WHAT YOU NEED TO DO: In the listing below, identify each line with the word "grtUsageTotal" and return those lines.

[[ EXTRACTED MATERIAL open ]]

===== config.mk =====
export PLATFORM = sky130hd
export DESIGN_NAME = frame_stream_feeder
export DESIGN_NICKNAME = d
export VERILOG_FILES = /design/src/rtl/frame_stream_feeder_pkg.sv /design/src/rtl/frame_stream_feeder_raster_counter.sv /design/src/rtl/frame_stream_feeder.sv
export SDC_FILE = /design/constraint.sdc
export NUM_CORES = 1
export LEC_CHECK = 0
export CORE_ASPECT_RATIO = 1.5
export CORE_MARGIN = 1.5
export CORE_UTILIZATION = 35
export DETAILED_ROUTE_END_ITERATION = 8
export HOLD_SLACK_MARGIN = 0.03
export RECOVER_POWER = 50
export SYNTH_ARGS = -nofsm -noshare
export SYNTH_HDL_FRONTEND = slang
export SYNTH_SLANG_ARGS = --single-unit

===== constraint.sdc =====
create_clock -name pclk -period 4.2 [get_ports pclk]
set_input_delay 0.63 -clock pclk [delete_from_list [all_inputs] [get_ports pclk]]
set_output_delay 0.63 -clock pclk [all_outputs]
set_load 0.01 [all_outputs]

===== src/rtl/frame_stream_feeder_pkg.sv =====
// Shared definitions for the stereo frame buffer feeder and the buffer itself:
// buffer depth formula, width helper and raster stepping.
package frame_stream_feeder_pkg;

  typedef enum logic [1:0] {
    ST_CLR    = 2'd0,
    ST_RUN    = 2'd1,
    ST_RESYNC = 2'd2
  } feeder_state_t;

  // One raster step: next position plus the wrap flags that produced it.
  typedef struct packed {
    logic [31:0] x;
    logic [31:0] y;
    logic        x_wrap;
    logic        y_wrap;
  } raster_step_t;

  // Bits needed to hold values 0..value-1 (never less than 1).
  function automatic int clog2(input int value);
    int r;
    r = 1;
    for (int i = 1; i < 31; i++) begin
      if ((1 << i) < value) r = i + 1;
    end
    return r;
  endfunction

  // Buffer depth: enough pixels to hold a full frame plus one window of the
  // next frame at the same position.
  function automatic int fill_n(input int fw, input int fh, input int ww, input int wh);
    return fw * (fh + wh - 1) + ww;
  endfunction

  // Advance (x, y) by one pixel in raster order over a w x h frame.
  function automatic raster_step_t raster_next(input logic [31:0] x, input logic [31:0] y,
                                               input int w, input int h);
    raster_step_t s;
    s.x_wrap = (x == 32'(w - 1));
    s.y_wrap = s.x_wrap && (y == 32'(h - 1));
    s.x      = s.x_wrap ? 32'd0 : x + 32'd1;
    s.y      = s.x_wrap ? (s.y_wrap ? 32'd0 : y + 32'd1) : y;
    return s;
  endfunction

endpackage


===== src/rtl/frame_stream_feeder_raster_counter.sv =====
// Raster x/y counter with enable, synchronous clear and an end-of-frame pulse.
// Also exposes its next value so callers can register status alongside it.
module frame_stream_feeder_raster_counter
  import frame_stream_feeder_pkg::*;
#(
  parameter int frame_w = 100,
  parameter int frame_h = 100,
  parameter int x_bits  = 7,
  parameter int y_bits  = 7
) (
  input  logic              pclk,
  input  logic              rst,
  input  logic              en,
  input  logic              clr,
  output logic [x_bits-1:0] x,
  output logic [y_bits-1:0] y,
  output logic [x_bits-1:0] x_nxt,
  output logic [y_bits-1:0] y_nxt,
  output logic              eof
);

  raster_step_t step;

  // Next position: clear wins over enable; eof pulses on the wrapping step.
  always_comb begin
    step  = raster_next(32'(x), 32'(y), frame_w, frame_h);
    x_nxt = x;
    y_nxt = y;
    eof   = 1'b0;
    if (clr) begin
      x_nxt = '0;
      y_nxt = '0;
    end else if (en) begin
      x_nxt = x_bits'(step.x);
      y_nxt = y_bits'(step.y);
      eof   = step.y_wrap;
    end
  end

  // Position register.
  always_ff @(posedge pclk or negedge rst) begin
    if (!rst) begin
      x <= '0;
      y <= '0;
    end else begin
      x <= x_nxt;
      y <= y_nxt;
    end
  end

endmodule


===== src/rtl/frame_stream_feeder.sv =====
// Upstream driver for the stereo frame buffer: takes a raster pixel stream,
// shifts it into the buffer, and reports whether the buffered window pair is
// complete and inside the frame.
module frame_stream_feeder
  import frame_stream_feeder_pkg::*;
#(
  parameter int pixel_dept = 5,
  parameter int frame_w    = 100,
  parameter int frame_h    = 100,
  parameter int window_w   = 10,
  parameter int window_h   = 10
) (
  input  logic                      pclk,
  input  logic                      rst,
  input  logic                      s_valid,
  output logic                      s_ready,
  input  logic [pixel_dept-1:0]     s_data,
  input  logic                      s_sof,
  input  logic                      hold,
  output logic                      en_out,
  output logic [pixel_dept-1:0]     data_out,
  output logic                      fb_clr,
  output logic                      win_valid,
  output logic [clog2(frame_w)-1:0] win_x,
  output logic [clog2(frame_h)-1:0] win_y,
  output logic [15:0]               frame_cnt,
  output logic                      sync_err,
  output logic [1:0]                dbg_state
);

  localparam int X_BITS    = clog2(frame_w);
  localparam int Y_BITS    = clog2(frame_h);
  localparam int FILL_N    = fill_n(frame_w, frame_h, window_w, window_h);
  localparam int FILL_BITS = clog2(FILL_N + 1);
  localparam logic [FILL_BITS-1:0] FILL_FULL = FILL_BITS'(FILL_N);
  localparam logic [X_BITS-1:0]    WIN_X_MAX = X_BITS'(frame_w - window_w);
  localparam logic [Y_BITS-1:0]    WIN_Y_MAX = Y_BITS'(frame_h - window_h);

  // Handshake: a beat happens in any cycle where s_valid and s_ready are both
  // high. s_ready may depend on s_valid/s_sof (a misplaced SOF is refused), so
  // upstream must keep s_data/s_sof stable while s_valid=1 and s_ready=0.

  feeder_state_t state, state_nxt;

  logic                 beat;
  logic                 at_origin;
  logic                 sof_misplaced;
  logic                 set_err;
  logic                 clr_pos;
  logic                 fill_full;
  logic [FILL_BITS-1:0] fill, fill_nxt;
  logic [X_BITS-1:0]    in_x, in_x_nxt, win_x_nxt;
  logic [Y_BITS-1:0]    in_y, in_y_nxt, win_y_nxt;
  logic                 in_eof;
  logic                 win_eof;
  logic                 win_valid_nxt;
  logic                 unused_nxt;

  assign at_origin     = (in_x == '0) && (in_y == '0);
  assign sof_misplaced = s_valid & s_sof & ~at_origin;
  assign beat          = s_valid & s_ready;
  assign clr_pos       = (state == ST_RESYNC);
  assign fill_full     = (fill == FILL_FULL);
  assign en_out        = beat;
  assign data_out      = s_data;
  assign dbg_state     = state;
  assign unused_nxt    = ^{in_x_nxt, in_y_nxt, win_eof};

  // State register.
  always_ff @(posedge pclk or negedge rst) begin
    if (!rst) state <= ST_CLR;
    else      state <= state_nxt;
  end

  // Next state, handshake and buffer clear; RUN stalls on hold, the clear
  // states always move on.
  always_comb begin
    state_nxt = state;
    s_ready   = 1'b0;
    fb_clr    = 1'b0;
    set_err   = 1'b0;
    case (state)
      ST_CLR: begin
        fb_clr    = 1'b1;
        state_nxt = ST_RUN;
      end
      ST_RUN: begin
        s_ready = ~hold & ~sof_misplaced;
        if (~hold & sof_misplaced) begin
          state_nxt = ST_RESYNC;
          set_err   = 1'b1;
        end else if (~hold & s_valid & at_origin & ~s_sof) begin
          set_err = 1'b1;
        end
      end
      ST_RESYNC: begin
        fb_clr    = 1'b1;
        state_nxt = ST_RUN;
      end
      default: begin
        fb_clr    = 1'b1;
        state_nxt = ST_CLR;
      end
    endcase
  end

  // Input raster position.
  frame_stream_feeder_raster_counter #(
    .frame_w (frame_w),
    .frame_h (frame_h),
    .x_bits  (X_BITS),
    .y_bits  (Y_BITS)
  ) u_in_pos (
    .pclk  (pclk),
    .rst   (rst),
    .en    (beat),
    .clr   (clr_pos),
    .x     (in_x),
    .y     (in_y),
    .x_nxt (in_x_nxt),
    .y_nxt (in_y_nxt),
    .eof   (in_eof)
  );

  // Window position: only moves once the buffer is full.
  frame_stream_feeder_raster_counter #(
    .frame_w (frame_w),
    .frame_h (frame_h),
    .x_bits  (X_BITS),
    .y_bits  (Y_BITS)
  ) u_win_pos (
    .pclk  (pclk),
    .rst   (rst),
    .en    (beat & fill_full),
    .clr   (clr_pos),
    .x     (win_x),
    .y     (win_y),
    .x_nxt (win_x_nxt),
    .y_nxt (win_y_nxt),
    .eof   (win_eof)
  );

  // Fill level, saturating at the buffer depth.
  always_comb begin
    fill_nxt = fill;
    if (clr_pos)                fill_nxt = '0;
    else if (beat & ~fill_full) fill_nxt = fill + 1'b1;
  end

  // Window status computed from next-cycle contents so it lands with the shift.
  assign win_valid_nxt = (fill_nxt == FILL_FULL) &&
                         (win_x_nxt <= WIN_X_MAX) &&
                         (win_y_nxt <= WIN_Y_MAX);

  // Fill, window status, frame count and sticky sync error registers.
  always_ff @(posedge pclk or negedge rst) begin
    if (!rst) begin
      fill      <= '0;
      win_valid <= 1'b0;
      frame_cnt <= '0;
      sync_err  <= 1'b0;
    end else begin
      fill      <= fill_nxt;
      win_valid <= win_valid_nxt;
      if (in_eof) frame_cnt <= frame_cnt + 16'd1;
      if (set_err) sync_err <= 1'b1;
    end
  end

endmodule


==> flow_summary.yaml, run 1 <==
logic_synthesis:
  synth_nets: 399
  syn_area_um2: 3495
  yosys_warnings: 0
  yosysTopAreaCell: "dfrtp_1"
  ys.flop_type: "dfrtp_1"
  ys_seq_area_frac: 0.4440
  syn_area_per_cell_um2: 9.196
  synthTopCellsByArea: "dfrtp_1, xnor2_1, xor2_1, nor2_1, nand2_1"
  yosys_register_bits: 62
  synth_top_area_share: 0.4440
  async_flop_share: 1.000
  synth_edf_count: 0
  syn_inst: 380
  synth_cell_types: 54
clock_tree:
  clk_path_buf_depth: 2
  cts_setup_buffers: 0
  numCtsBuffers: 9
  clock_latency_ns: 0.34
  ctsRootBufferMaster: "clkbuf_16"
  clock-sinks: 62
  cts_tree: "yes"
  path_clk_slew_ns: 0.05
  cts.htree.levels: 3
  hold_buffers: 0
  ctsResizeCount: 0
die:
  fp.dieH_um: 125.4
  start_util: 0.3607
  fp.coreArea_um2: 9689
  die_x_um: 84.59
  dieArea_um2: 10610
  row_count: 44
  io_pins: 52
placement:
  place_hpwl_mm: 6.319
  routabilityCongestion: 0.9203
  io_buffers: 41
detailed_routing:
  drt_pass1_iterations: 4
  ant_nets: 0
  drt_iter0_drc: 182
  vias: 2930
  drc: 0
  wl_per_cell_um: 15.89
  viasPerCell: 5.406
  wirelength_mm: 8.612
hold_path:
  hold_path.startpoint: "frame_cnt[15]"
  worst_hold_path_type: "flip-flop to flip-flop"
timing:
  hold-worst-slack_ns: 0.4620
  fin_worst_skew_ns: 0.006278
  worst_pin_slew_ns: 2.076
  fin_setup_tns_ns: 0
  min_period_ns: 3.811
  max_slew_margin: -0.3843
  period_share: 0.9073
  setup_viol: 0
  slew_violations: 38
  max_freq_mhz: 262.4
  rsz0062_at_grt: "false"
  final-hold-violation-count: 0
setup_path:
  reg2reg_depth: 9
  worstPathArrival_ns: 3.18
  r2r-end: "win_valid"
  r2r_slack_ns: 0.70
  worstReg2RegStart: "u_in_pos.y[0]"
  cp_max_fo: 8
  startpoint_type: "flip-flop"
  worstSetupPathType: "flip-flop to output pin"
  crit_required_ns: 3.57
  crit_path_end: "en_out"
  end_kind: "output pin"
  crit_start: "u_in_pos.y[0]"
pwr:
  leakage_uw: 0.001946
  vdd_drop_max_mv: 0.2841
  cellPowerDensity_nw_per_um2: 389.8
cells_and_area:
  multi_input_area_um2: 1827
  fillers: 958
  final_nets: 441
  syn2layout_area_growth_pct: 23.49
  seqCellArea_um2: 1551
  layout-drive-gt1-share: 0.07026
  diodes: 0
global_routing:
  antenna_found_initial: 0
  grt_max_degree: 38
  first_global_vias: 2902
  grt_pass1_wl_mm: 14.35
  gr-total-overflow: 0
  grtUsageTotal: 0.1721
flow_run:
  drv_cap: 1
outcome:
  outcome: "finished with violations"
  failed_checks: "max-capacitance violations, max-slew violations"
final cells by class:
class / instances / share of cell area
clock buffers: 11 / 0.05857
clock inverters: 5 / 0.01334
inverters: 10 / 0.008698
multi-input cells: 292 / 0.4233
flip-flops and latches: 62 / 0.3595
well taps: 115 / 0.03334
repair buffers: 47 / 0.1032
critical path: stages, from the launching register on:
cell and delay [ns]:
dfrtp_1 0.41, inv_1 0.07, ha_1 0.13, or4b_4 0.47, o41ai_1 0.71, nand2_1 0.25
clkinv_1 0.22, clkdlybuf4s50_1 0.58
cell usage in the layout, fill, tap and decap left out, drive strengths merged, types with 11 or more instances in the layout:
master         count
nand2             35
nand3             22
o21ai             19
nor2              39
a21oi             13
nand2b            13
nor3              14
and3              17
clkbuf            13
xnor2             18
dfrtp             62
nand4             11
clkdlybuf4s50     24
xor2              18
dlygate4sd3       16
stage by stage:
step	area [um2]	setup slack (ns)	util	total power, uW	cells
3_5_place_dp	4010	0.6851	0.4139	934.5	526
2_1_floorplan	3495	1.248	-	851.8	380
5_1_grt	4315	0.1164	0.4454	1771	542
6_report	4315	0.3894	0.4454	1682	542
3_3_place_gp	4010	0.7819	0.4139	930.7	526
4_1_cts	4320	0.3975	0.4459	1706	542
where the power goes:
part,internal [uW],switching (uW),total (uW)
registers,650,66.2,716
clock network,490,271,761
logic,88.9,116,205
total,1230,454,1680
worst min path at each step:
| stage | depth (start not counted) | end | slack (ns) |
|---|---|---|---|
| after floorplan | 0 | dbg_state[0] | 0.33 |
| after global placement | 1 | frame_cnt[15] | 0.46 |
| after detailed placement | 1 | frame_cnt[15] | 0.46 |
| after CTS | 1 | frame_cnt[12] | 0.44 |
| after global routing | 1 | frame_cnt[15] | 0.50 |
| final | 1 | frame_cnt[15] | 0.46 |
registers in the layout (all words and copies together), names as in the netlist:
register / cells
frame_cnt: 16
fill: 14
u_in_pos.x: 7
u_in_pos.y: 7
u_win_pos.x: 7
u_win_pos.y: 7
dbg_state: 2
sync_err: 1
win_valid: 1
logic make-up after synthesis:
group | count (synthesis) | synth area share
fa+ha+maj | 9 | 0.03222
flops | 62 | 0.4440
mux | 6 | 0.01754
compound gates | 55 | 0.09847
buf+inv | 26 | 0.03401
xor+xnor | 36 | 0.09022
simple gates | 186 | 0.2836
cells in the mapped netlist, types with 6 or more instances:
cell,number
a31oi_1,6
inv_1,9
xor2_1,18
ha_1,9
nor4_1,7
nor3_1,14
and3_1,17
nand4_1,11
nand2_1,34
nor2b_1,6
xnor2_1,18
nor2_1,39
clkbuf_1,9
dfrtp_1,62
nand2b_1,13
o21ai_0,18
a21oi_1,12
nand3_1,22
per-layer routing:
| metal | vias to the layer above | GRT usage | wire length, um |
|---|---|---|---|
| met2 | 57 | 0.2979 | 4578 |
| met1 | 1427 | 0.1966 | 3410 |
| met3 | 15 | 0.04356 | 335 |
| li1 | 1431 | - | - |
| met5 | - | 0 | 0 |
| met4 | 0 | 0.07970 | 287 |
Power figures use the tool's default switching activity.
==> run 2: changes to the inputs <==
--- a/config.mk
+++ b/config.mk
@@ -8,9 +8,11 @@
 export CORE_ASPECT_RATIO = 1.5
 export CORE_MARGIN = 1.5
 export CORE_UTILIZATION = 35
+export CTS_CLUSTER_DIAMETER = 80
 export DETAILED_ROUTE_END_ITERATION = 8
 export HOLD_SLACK_MARGIN = 0.03
 export RECOVER_POWER = 50
+export SLEW_MARGIN = 40
 export SYNTH_ARGS = -nofsm -noshare
 export SYNTH_HDL_FRONTEND = slang
 export SYNTH_SLANG_ARGS = --single-unit
==> flow_summary.yaml, run 2 (synthesis results as in run 1) <==
global_routing:
  grtUsageTotal: 0.1700
  antenna_found_initial: 0
  grt_pass1_wl_mm: 14.11
  grt_max_degree: 38
  gr-total-overflow: 0
  first_global_vias: 2888
cells_and_area:
  largest_reg_flops: 16
  final_common_cell: "dfrtp_1"
  seqCellArea_um2: 1551
  top_register: "frame_cnt"
  multi_input_area_um2: 1827
  largestRegisters: "frame_cnt x16, fill x14"
  final_area_um2: 4295
  syn2layout_area_growth_pct: 22.91
  diodes: 0
  final_nets: 441
  fin_cells: 541
  layout-drive-gt1-share: 0.06573
  most-common-layout-cells: "dfrtp_1, nor2_1, nand2_1"
  fillers: 945
detailed_routing:
  ant_nets: 0
  drt_pass1_iterations: 4
  viasPerCell: 5.394
  drt_iter0_drc: 164
  drc: 0
  wl_per_cell_um: 15.72
  vias: 2918
  wirelength_mm: 8.502
timing:
  max_slew_margin: -0.3647
  final-hold-violation-count: 0
  worst_pin_slew_ns: 2.047
  max_freq_mhz: 260.2
  hold-worst-slack_ns: 0.4617
  setup_viol: 0
  min_period_ns: 3.844
  slew_violations: 38
  fin_worst_skew_ns: 0.006896
  period_share: 0.9152
  rsz0062_at_grt: "false"
  fin_setup_tns_ns: 0
clock_tree:
  cts.htree.levels: 3
  clk_path_buf_depth: 2
  numCtsBuffers: 9
  clock_latency_ns: 0.33
  cts_setup_buffers: 0
  clock-sinks: 62
  ctsResizeCount: 0
  ctsRootBufferMaster: "clkbuf_16"
  cts_tree: "yes"
  hold_buffers: 0
  path_clk_slew_ns: 0.05
setup_path:
  crit_start: "u_in_pos.y[0]"
  worstSetupPathType: "flip-flop to output pin"
  startpoint_type: "flip-flop"
  end_kind: "output pin"
  worstPathArrival_ns: 3.21
  cp_max_fo: 8
  crit_required_ns: 3.57
  worstReg2RegStart: "u_in_pos.y[0]"
hold_path:
  hold_path.startpoint: "frame_cnt[15]"
  worst_hold_path_type: "flip-flop to flip-flop"
placement:
  io_buffers: 41
  dp_cells: 526
  dpl_cell_area_um2: 4013
  place_hpwl_mm: 6.325
  routabilityCongestion: 0.9203
die:
  fp.coreArea_um2: 9689
  row_count: 44
  start_util: 0.3607
  die_x_um: 84.59
  dieArea_um2: 10610
  fp.dieH_um: 125.4
  io_pins: 52
outcome:
  outcome: "finished with violations"
  failed_checks: "max-capacitance violations, max-slew violations"
pwr:
  leakage_uw: 0.001944
  cellPowerDensity_nw_per_um2: 385.4
  vdd_drop_max_mv: 0.2856
flow_run:
  drv_cap: 1
-- run 2: cell types whose count changed in the layout (fill, tap and decap cells not counted), sizes merged --
cell	delta
clkinv	+1
clkinvlp	-2
-- run 2: routing by layer --
| layer | part of all wire | vias up | GRT usage |
|---|---|---|---|
| met2 | 0.53 | 58 | 0.2974 |
| met4 | 0.035 | 0 | 0.09108 |
| met5 | 0 | - | 0 |
| met3 | 0.032 | 21 | 0.03828 |
| met1 | 0.40 | 1407 | 0.1892 |
| li1 | - | 1432 | - |
-- run 2: final cells by class --
class                   instances  share of cell area
inverters                      10            0.008739
well taps                     115             0.03350
clock inverters                 4             0.01107
clock buffers                  11             0.05651
multi-input cells             292              0.4253
repair buffers                 47              0.1037
flip-flops and latches         62              0.3612
-- run 2: final timing paths --
check / end / slack (ns) / cells after the start
max: en_out / 0.36 / 7
min: frame_cnt[15] / 0.46 / 1
max reg2reg: win_valid / 0.71 / 9
min reg2reg: frame_cnt[15] / 0.46 / 1
max in group asynchronous: u_win_pos.x[0] / 1.20 / 2
min in group asynchronous: frame_cnt[13] / 0.87 / 1
-- run 2: critical path, stage by stage (launching register included) --
cell	delay, ns
dfrtp_1	0.41
inv_1	0.07
ha_1	0.13
or4b_4	0.47
o41ai_1	0.72
nand2_1	0.27
clkinv_1	0.23
clkdlybuf4s50_1	0.58
-- run 2: stage by stage --
step | util | worst slack (ns) | total power (uW)
after floorplan | - | 1.248 | 851.8
after global placement | 0.4139 | 0.7819 | 930.7
after detailed placement | 0.4141 | 0.6965 | 934.4
after CTS | 0.4441 | 0.3945 | 1673
after global routing | 0.4433 | 0.1317 | 1732
final | 0.4433 | 0.3561 | 1655
-- run 2: report_power, final --
part | leakage (uW) | internal, uW | total, uW | switching (uW)
combinational | 0.000984 | 89.0 | 205 | 116
clock | 0.000141 | 469 | 732 | 262
sequential | 0.000819 | 650 | 719 | 68.4
total | 0.00194 | 1210 | 1660 | 447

[[ EXTRACTED MATERIAL closed ]]

EXERCISE ANSWER:
  grtUsageTotal: 0.1721
  grtUsageTotal: 0.1700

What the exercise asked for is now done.